🎇

How Attentive Are GATs? (GAT v2)

Read the paper

Key Ideas

Rank of attention in GATv1 is unconditional on the query node.
Because of this, some graph problems cannot be expressed by GAT.

Introduction

Proof that GAT doesn't compute a dynamic type of attention. It's only static.
- Static means for any query node, the attention is monotonic with respect to its neighbors.

Illustration showing that static attention assigns the same ranking of neighbors regardless of the query node.

Preliminaries

Generic GNN layer:

Generic GNN layer equation: aggregate neighbor representations, apply transformation.

GAT attention scoring:

GAT attention scoring function: $e_{ij} = \text{LeakyReLU}(\vec{a}^T [Wh_i \| Wh_j])$

GAT attention function:

GAT attention coefficients via softmax normalization over the neighborhood.

GAT layer:

Full GAT layer: $h_i' = \sigma(\sum_{j \in N(i)} \alpha_{ij} W h_j)$

Static vs Dynamic & Limited Expressivity of GAT

Static Attention

Family of functions computing scoring for a set of key vectors and query vectors.

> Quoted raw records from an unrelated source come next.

--- src/flat_wrapper.sv ---
// flat-port wrapper written by rule: the top's interface ports become plain ports
module vga_fb_scanout_flat 
#(
   parameter int H_VIS       = 640,
   parameter int H_FP        = 16,
   parameter int H_SYNC      = 96,
   parameter int H_BP        = 48,
   parameter int V_VIS       = 480,
   parameter int V_FP        = 10,
   parameter int V_SYNC      = 2,
   parameter int V_BP        = 33,
   parameter int SCALE_SHIFT = 2,
   parameter int FB_W        = 160,
   parameter int BPC         = 1
)
  (CLOCK_50, reset, frame_start, in_vblank, VGA_CLK, VGA_HS, VGA_VS, VGA_BLANK_N, VGA_SYNC_N, VGA_R, VGA_G, VGA_B, fb_rd_addr, fb_rd_data);
  vga_fb_scanout_if #(.BPC(BPC)) fb_i ();
  input  logic CLOCK_50;
  input  logic reset;
  output logic frame_start;
  output logic in_vblank;
  output logic VGA_CLK;
  output logic VGA_HS;
  output logic VGA_VS;
  output logic VGA_BLANK_N;
  output logic VGA_SYNC_N;
  output logic [9:0] VGA_R;
  output logic [9:0] VGA_G;
  output logic [9:0] VGA_B;
  output wire logic [$bits(fb_i.rd_addr)-1:0] fb_rd_addr;
  input wire logic [$bits(fb_i.rd_data)-1:0] fb_rd_data;
  assign fb_rd_addr = fb_i.rd_addr;
  assign fb_i.rd_data = fb_rd_data;
  vga_fb_scanout #(.H_VIS(H_VIS), .H_FP(H_FP), .H_SYNC(H_SYNC), .H_BP(H_BP), .V_VIS(V_VIS), .V_FP(V_FP), .V_SYNC(V_SYNC), .V_BP(V_BP), .SCALE_SHIFT(SCALE_SHIFT), .FB_W(FB_W), .BPC(BPC)) u_core (.CLOCK_50(CLOCK_50), .reset(reset), .fb(fb_i), .frame_start(frame_start), .in_vblank(in_vblank), .VGA_CLK(VGA_CLK), .VGA_HS(VGA_HS), .VGA_VS(VGA_VS), .VGA_BLANK_N(VGA_BLANK_N), .VGA_SYNC_N(VGA_SYNC_N), .VGA_R(VGA_R), .VGA_G(VGA_G), .VGA_B(VGA_B));
endmodule
`config.mk`:
```
export PLATFORM = sky130hd
export DESIGN_NAME = sobel_gradient_pipe_flat
export DESIGN_NICKNAME = d
export VERILOG_FILES = /design/src/rtl/sobel_gradient_pipe_if.sv /design/src/rtl/sobel_gradient_pipe.sv /design/src/flat_wrapper.sv
export SDC_FILE = /design/constraint.sdc
export NUM_CORES = 1
export LEC_CHECK = 0
export ABC_AREA = 1
export CAP_MARGIN = 40
export CORE_AREA = 2 2 241 243
export CTS_CLUSTER_DIAMETER = 80
export CTS_CLUSTER_SIZE = 25
export DETAILED_ROUTE_END_ITERATION = 16
export DIE_AREA = 0 0 243 245
export HOLD_SLACK_MARGIN = 0.03
export PLACE_DENSITY = 0.84
export SKIP_LAST_GASP = 1
export SLEW_MARGIN = 20
export SYNTH_ARGS = -nofsm -noshare
export SYNTH_HDL_FRONTEND = slang
export SYNTH_SLANG_ARGS = --single-unit
```
`constraint.sdc`:
```
create_clock -name clk -period 4.4 [get_ports clk]
set_input_delay 0.44 -clock clk [delete_from_list [all_inputs] [get_ports clk]]
set_output_delay 0.44 -clock clk [all_outputs]
set_load 0.02 [all_outputs]
```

For every $f$ there's always a highest scoring key.
This is limiting because regardless of the query, every function has a key that's always selected.
BUT different keys have different relevance to different queries in real problems. How to express this?

Dynamic Attention

Every key has different scoring based on the query node. Notice dynamic attention families will have strict subsets of static attention.

Need for a New Scoring Function

Analysis showing that in GATv1, there exists a $j_{\max}$ such that $a_2(Wh_j)$ is maximal for all $j \in V$.

There exists a $j_{\max}$ so that $a_2(Wh_j)$ is maximal for all $j \in V$.
In that case, due to the monotonicity of LeakyReLU, for every query node $i$, the node $j_{\max}$ is leading to the maximal value of the distribution.
To avoid this, we can apply the learned attention layer after applying the LeakyReLU non-linearity.

GATv2 scoring function: $e_{ij} = \vec{a}^T \text{LeakyReLU}(W_l h_i + W_r h_j)$ — applying attention after the non-linearity enables dynamic attention.

Evaluation

Certain problems, like the dictionary lookup problem, cannot be learned with static attention (proven in the appendix of the paper).

Example graph problem that cannot be solved by GATv1's static attention but can be solved by GATv2's dynamic attention.